On May 24, 2021, in an opinion written by Justice Thomas, a unanimous Supreme Court ruled that Guam’s lawsuit against the US Navy was not barred by

CERCLA, thus restoring the Territory’s claim for recovery of costs to remediate a dumpsite the Navy had created, operated and used beginning in the 1940s.

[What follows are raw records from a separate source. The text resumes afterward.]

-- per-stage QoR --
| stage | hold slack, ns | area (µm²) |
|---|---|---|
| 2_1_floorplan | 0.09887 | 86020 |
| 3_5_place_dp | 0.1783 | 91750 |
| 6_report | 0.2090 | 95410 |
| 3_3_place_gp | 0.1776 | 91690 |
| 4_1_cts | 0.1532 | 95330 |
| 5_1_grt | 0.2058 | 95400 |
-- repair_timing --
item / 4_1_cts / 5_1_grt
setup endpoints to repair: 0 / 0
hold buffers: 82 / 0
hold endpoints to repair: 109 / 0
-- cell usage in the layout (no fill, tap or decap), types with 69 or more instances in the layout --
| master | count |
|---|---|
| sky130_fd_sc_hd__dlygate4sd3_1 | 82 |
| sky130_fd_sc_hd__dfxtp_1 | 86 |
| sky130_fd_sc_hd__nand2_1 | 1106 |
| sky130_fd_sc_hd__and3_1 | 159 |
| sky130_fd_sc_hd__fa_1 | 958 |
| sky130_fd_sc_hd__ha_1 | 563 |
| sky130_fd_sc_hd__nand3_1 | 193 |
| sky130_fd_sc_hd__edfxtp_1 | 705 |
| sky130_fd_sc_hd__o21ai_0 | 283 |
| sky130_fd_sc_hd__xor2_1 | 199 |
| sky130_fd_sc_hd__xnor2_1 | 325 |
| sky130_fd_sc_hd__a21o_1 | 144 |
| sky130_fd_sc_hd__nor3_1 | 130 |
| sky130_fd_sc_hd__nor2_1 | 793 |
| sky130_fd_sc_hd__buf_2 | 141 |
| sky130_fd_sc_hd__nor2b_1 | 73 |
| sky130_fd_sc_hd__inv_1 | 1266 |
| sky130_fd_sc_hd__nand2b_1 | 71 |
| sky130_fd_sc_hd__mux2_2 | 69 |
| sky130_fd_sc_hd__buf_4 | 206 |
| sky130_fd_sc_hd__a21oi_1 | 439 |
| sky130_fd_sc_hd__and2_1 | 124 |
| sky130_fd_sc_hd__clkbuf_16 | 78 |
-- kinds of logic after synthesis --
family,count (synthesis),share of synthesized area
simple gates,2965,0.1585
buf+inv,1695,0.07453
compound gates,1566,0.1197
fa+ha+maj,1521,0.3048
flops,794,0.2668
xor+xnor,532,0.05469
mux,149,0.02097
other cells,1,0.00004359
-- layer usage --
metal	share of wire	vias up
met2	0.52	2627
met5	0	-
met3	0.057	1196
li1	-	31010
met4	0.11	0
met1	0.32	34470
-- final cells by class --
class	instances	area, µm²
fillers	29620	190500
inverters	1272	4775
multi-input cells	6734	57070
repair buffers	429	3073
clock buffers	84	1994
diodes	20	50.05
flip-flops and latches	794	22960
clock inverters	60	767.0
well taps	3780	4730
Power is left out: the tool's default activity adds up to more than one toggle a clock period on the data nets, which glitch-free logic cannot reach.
--- src/rtl/core/btpe_pkg.sv ---
// ----------------------------------------------------------------------------
// btpe_pkg
// shared types and constants of the tensor bernstein evaluator
// ----------------------------------------------------------------------------
package btpe_pkg;

  localparam int NUM_DIMS = 4;
  localparam int REG_IDX_W = 3;
  localparam logic [16:0] ONE_Q16 = 17'd65536;

  localparam logic [REG_IDX_W-1:0] REG_LOWER_0 = 3'd0;
  localparam logic [REG_IDX_W-1:0] REG_UPPER_0 = 3'd1;
  localparam logic [REG_IDX_W-1:0] REG_LOWER_1 = 3'd2;
  localparam logic [REG_IDX_W-1:0] REG_UPPER_1 = 3'd3;
  localparam logic [REG_IDX_W-1:0] REG_LOWER_2 = 3'd4;
  localparam logic [REG_IDX_W-1:0] REG_UPPER_2 = 3'd5;
  localparam logic [REG_IDX_W-1:0] REG_LOWER_3 = 3'd6;
  localparam logic [REG_IDX_W-1:0] REG_UPPER_3 = 3'd7;

  localparam logic CMD_LOAD = 1'b0;
  localparam logic CMD_EVAL = 1'b1;

  // fixed-point unit-interval value, 65536 is one
  typedef logic [16:0] uq16_t;

  typedef struct packed {
    logic start;
    logic [31:0] num;
    logic [31:0] span;
  } div_req_t;

  typedef struct packed {
    logic done;
    uq16_t quot;
  } div_rsp_t;

  // binomial coefficient c(n,m), n up to 7
  function automatic logic [6:0] binom(input logic [2:0] n, input logic [2:0] m);
    logic [13:0] c;
    c = 14'd1;
    for (int k = 0; k < 7; k++) begin
      if (k < int'(m)) begin
        c = 14'((c * 14'(int'(n) - k)) / 14'(k + 1));
      end
    end
    return c[6:0];
  endfunction

endpackage

--- src/rtl/core/btpe_lane.sv ---
// ----------------------------------------------------------------------------
// btpe_lane
// one input lane: scaling to u with a restoring divider, then the basis
// values b_0..b_order computed by one shared multiplier over cycles
// ----------------------------------------------------------------------------
module btpe_lane #(
  parameter int ORDER = 3
) (
  input  logic               clk,
  input  logic               rst,
  input  logic               start,
  input  logic signed [31:0] sample,
  input  logic signed [31:0] lower,
  input  logic signed [31:0] upper,
  output logic               done,
  output btpe_pkg::uq16_t    basis [ORDER+1]
);
  localparam int MW = $clog2(ORDER + 1);
  typedef enum logic [3:0] {
    S_IDLE = 4'b0001, S_DIV = 4'b0010, S_BAS = 4'b0100, S_DONE = 4'b1000
  } state_t;
  state_t state;
  logic signed [32:0] span, num;
  logic [32:0] dspan;
  logic [48:0] q;
  logic [33:0] rem;
  logic [5:0] cnt;
  btpe_pkg::uq16_t u, t, fac;
  logic [MW-1:0] m;
  logic [3:0] k;
  logic [33:0] prod;
  logic [23:0] scaled;
  logic [33:0] tr;
  logic [6:0] bin_tab [ORDER+1];

  for (genvar g = 0; g <= ORDER; g++) begin : g_bin
    assign bin_tab[g] = btpe_pkg::binom(3'(ORDER), 3'(g));
  end

  assign span = 33'(upper) - 33'(lower);
  assign num = 33'(sample) - 33'(lower);
  assign tr = {rem[32:0], q[48]} - {1'b0, dspan};
  assign fac = (32'(k) < 32'(m)) ? u : (btpe_pkg::ONE_Q16 - u);
  assign prod = 34'(t) * 34'(fac) + 34'd32768;
  assign scaled = 24'(t) * 24'(bin_tab[m]);

  // scaling by clamp or by shift-subtract division (one quotient bit per cycle, 49 steps), then the basis steps
  always_ff @(posedge clk) begin
    if (rst) begin
      state <= S_IDLE;
    end else begin
      unique case (state)
        S_IDLE: if (start) begin
          m <= '0; k <= '0; t <= btpe_pkg::ONE_Q16;
          dspan <= span; rem <= '0; q <= {num[32:0], 16'd0}; cnt <= 6'd49;
          if ($signed(43'(span) * 43'sd1000) < 43'sd65536) begin
            u <= btpe_pkg::ONE_Q16; state <= S_BAS;
          end else if (num <= 0) begin
            u <= '0; state <= S_BAS;
          end else if (num >= span) begin
            u <= btpe_pkg::ONE_Q16; state <= S_BAS;
          end else begin
            state <= S_DIV;
          end
        end
        S_DIV: begin
          if (!tr[33]) begin
            rem <= tr; q <= {q[47:0], 1'b1};
          end else begin
            rem <= {rem[32:0], q[48]}; q <= {q[47:0], 1'b0};
          end
          cnt <= cnt - 6'd1;
          if (cnt == 6'd1) state <= S_BAS;
        end
        S_BAS: begin
          if (k == 4'(ORDER)) begin
            basis[m] <= (scaled > 24'(btpe_pkg::ONE_Q16)) ? btpe_pkg::ONE_Q16 : scaled[16:0];
            k <= '0; t <= btpe_pkg::ONE_Q16;
            if (m == MW'(ORDER)) state <= S_DONE;
            m <= m + MW'(1);
          end else begin
            t <= prod[32:16]; k <= k + 4'd1;
          end
        end
        S_DONE: state <= S_IDLE;
        default: state <= S_IDLE;
      endcase
      if (state == S_DIV && cnt == 6'd1) begin
        u <= (!tr[33]) ? {q[15:0], 1'b1} : {q[15:0], 1'b0};
      end
    end
  end
  assign done = (state == S_DONE);
endmodule

--- config.mk ---
export PLATFORM = sky130hd
export DESIGN_NAME = btpe_lane
export DESIGN_NICKNAME = d
export VERILOG_FILES = /design/src/rtl/core/btpe_pkg.sv /design/src/rtl/core/btpe_lane.sv
export SDC_FILE = /design/constraint.sdc
export NUM_CORES = 2
export LEC_CHECK = 0
export BUFFER_PORTS_ARGS = -buffer_cell sky130_fd_sc_hd__buf_2
export CORE_MARGIN = 8
export CORE_UTILIZATION = 55
export CTS_BUF_LIST = sky130_fd_sc_hd__clkbuf_16
export CTS_CLUSTER_SIZE = 16
export DETAILED_ROUTE_END_ITERATION = 10
export HOLD_SLACK_MARGIN = 0.15
export PLACE_DENSITY = 0.82
export SYNTH_ARGS = -nofsm -noshare
export SYNTH_HDL_FRONTEND = slang
export SYNTH_SLANG_ARGS = --single-unit
--- constraint.sdc ---
create_clock -name clk -period 22.8 [get_ports clk]
set_input_delay 1.14 -clock clk [delete_from_list [all_inputs] [get_ports clk]]
set_output_delay 1.14 -clock clk [all_outputs]
set_load 0.02 [all_outputs]
==> results.cfg <==
[run_status]
status = finished, final reports clean

[critical_path]
end_kind = flop
path_buf_inv = 7
slowest_delay_ns = 0.56
crit_top_cell = inv_1
cp-start-kind = input port
path_delay_family = compound AO/OA/AOI/OAI gates
crit_slowest_cell = o21a_1
worstPathRequired_ns = 23.01
critPathMaxFanout = 17
critPathArrivalTime_ns = 10.44
worstSetupPathType = input port to flop

[final_layout]
nNetsFinal = 4408
area_growth_pct = 8.58
drive_above_1_share = 0.0804
utilization = 0.601

[floorplanning]
pin_count = 168
die_area_sq_mm = 0.0657
initial_utilization = 0.553
fp.dieW_um = 256
rows = 88
coreArea_sq_mm = 0.0574
chipHeight_um = 256

[yosys]
syn_area_sq_mm = 0.0317
yosysSeqAreaShare = 0.219
synth_fp_nets = 4268
avgSynthCellArea_sq_um = 9.19
yosysTopAreaCell = edfxtp_1
ys_dominant_reg_cell = edfxtp_1
ys_warn_count = 0
synth_area_leaders = edfxtp_1 (22%), fa_1 (21%), ha_1 (15%), inv_1 (7.8%), nand2_1 (3.9%)
synth_top_area_share = 0.217
yosysMostFrequentCell = inv_1
synthTopCellsByCount = inv_1 (656), ha_1 (374), fa_1 (340)
synth_cells = 3455
synth.distinct_cells = 87
synth_edf_count = 229
synthArstFlopShare = 0
ys_ff_latch = 233

[drt]
dr.pass1.iters = 8
vias = 25000
antenna_left = 0
vias_per_cell = 5.70
highest_layer = met5
finalWirelength_mm = 81.8
routed-wl-met3_mm = 6.49
routed-wl-met2_mm = 39.1
drt_iter0_drc = 2067
drc = 0
wl_met1_mm = 32.9
routedWlPerCell_um = 18.6

[global_routing]
grt_max_degree = 69
grt_pass1_wl_mm = 133
grt_pass1_vias = 25600
gr-total-overflow = 0
grt_usage = 0.245
antenna_found_initial = 3

[clock_tree]
post_cts_buffers = 0
holdBufCountCts = 0
cts_tree = built
cts_root_buf = clkbuf_16
htree_levels = 1
clk_transition_reported_paths_ns = 0.06
cts_buffers = 29
clock_path_buffers = 3
cts_resized = 0
cts.sinks = 233
clock_latency_ns = 0.58

[timing]
rsz0062_at_grt = no
hold_viol_final = 0
finalSetupTns_ns = 0
finalCritPeriodShare = 0.449
period_needed_ns = 10.23
max_freq_ghz = 0.0978
setup-violations-final = 0
skew_ns = 0.0106
final_max_slew_viol_count = 0
relSlewSlack = 0.180
tightestPinTransition_ns = 1.23

[place]
gp_congestion = 0.981
io_buffer_count = 167
hpwl_mm = 65.2

[hold_path]
hold_path.class = flop to flop

[job]
drv_cap = 0
## placed cells by master (no fill, tap or decap), drive strengths merged, types with 11 or more instances in the layout
cell / synthesis / final
buf: 13 / 194
or3: 12 / 12
o211ai: 19 / 19
clkbuf: 72 / 29
nand2b: 57 / 57
xnor2: 90 / 90
nand4: 25 / 25
nand3: 54 / 54
nor3: 54 / 54
fa: 340 / 340
or2: 14 / 14
nor2: 182 / 182
a2111oi: 12 / 12
xor2: 65 / 65
nor3b: 13 / 13
a21o: 61 / 61
ha: 374 / 374
o21ai: 102 / 102
o21bai: 17 / 17
mux2i: 30 / 30
nor2b: 103 / 103
and3: 19 / 19
nor4: 18 / 18
and2: 103 / 103
inv: 656 / 665
o21a: 33 / 33
a21oi: 162 / 162
edfxtp: 229 / 229
a211oi: 24 / 24
nand2: 334 / 334
o31ai: 11 / 11
a31oi: 18 / 18
## worst reg2reg max path: cells and delay by family (launching register included)
family                     cells  cell delay (ns)
AOI/OAI and AO/OA              9             2.03
xor gates and xnor gates       2             1.10
adders and majority gates      8             3.75
buffers and inverters          5             0.68
DFF                            1             0.47
and+or+nand+nor                5             0.82
## kinds of logic (layout without fill, tap and decap cells)
group	count (synthesis)	in the layout	share of synthesized area
flip-flops	233	233	0.219
buffers and inverters	742	905	0.0882
other	0	2	0
AO/OA/AOI/OAI	544	544	0.114
multiplexers	34	34	0.0109
XOR/XNOR	155	155	0.0435
adder cells (fa/ha/maj)	719	719	0.363
AND/OR/NAND/NOR	1028	1028	0.161
## path summary, 6_finish.rpt
path	start	end	slack (ns)	cells past startpoint
setup / recovery	upper[0]	u[1]$_SDFFCE_PN0P_	12.57	35
hold / removal	q[24]$_DFFE_PP_	q[25]$_DFFE_PP_	0.51	2
setup reg to reg	m[1]$_SDFFCE_PN0P_	t[16]$_SDFFCE_PP1P_	13.64	29
hold reg to reg	q[24]$_DFFE_PP_	q[25]$_DFFE_PP_	0.51	2
## flip-flops by register name, summed over array words and instances (netlist names)
name / count
u: 17
state: 4
rem: 33
q: 49
basis: 68
k: 4
m: 2
dspan: 33
cnt: 6
t: 17
## routing by layer
metal,vias up,global-route usage
met1,12100,0.305
met4,2,0.0875
met3,195,0.0487
li1,11700,-
met2,1031,0.422
met5,-,0
## cell type report
type,count,area [sq um]
clock inverters,25,219
multi-input cells,2480,22100
diodes,2,5.00
clock buffers,29,726
inverters,657,2470
fillers,4745,22900
well taps,765,957
flip-flops and latches,233,6960
repair buffers,194,1040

In the case of Guam v. United States, Guam had sued the Navy in 2017 seeking cost recovery under CERCLA section 107. Alternatively, Guam sought contribution from the Navy under CERCLA section 113(f). The federal government countered that a 2004 Clean Water Act (CWA) settlement with U.S. EPA requiring that Guam pay a civil penalty, and close and cover the landfill, had resolved Guam’s liability for a CERCLA response action under section 113(f)(3)(B), thus limiting Guam to a contribution claim as its exclusive remedy under CERCLA. The government further asserted that Guam’s contribution claim was time-barred by a three-year statute of limitations and sought dismissal of the case.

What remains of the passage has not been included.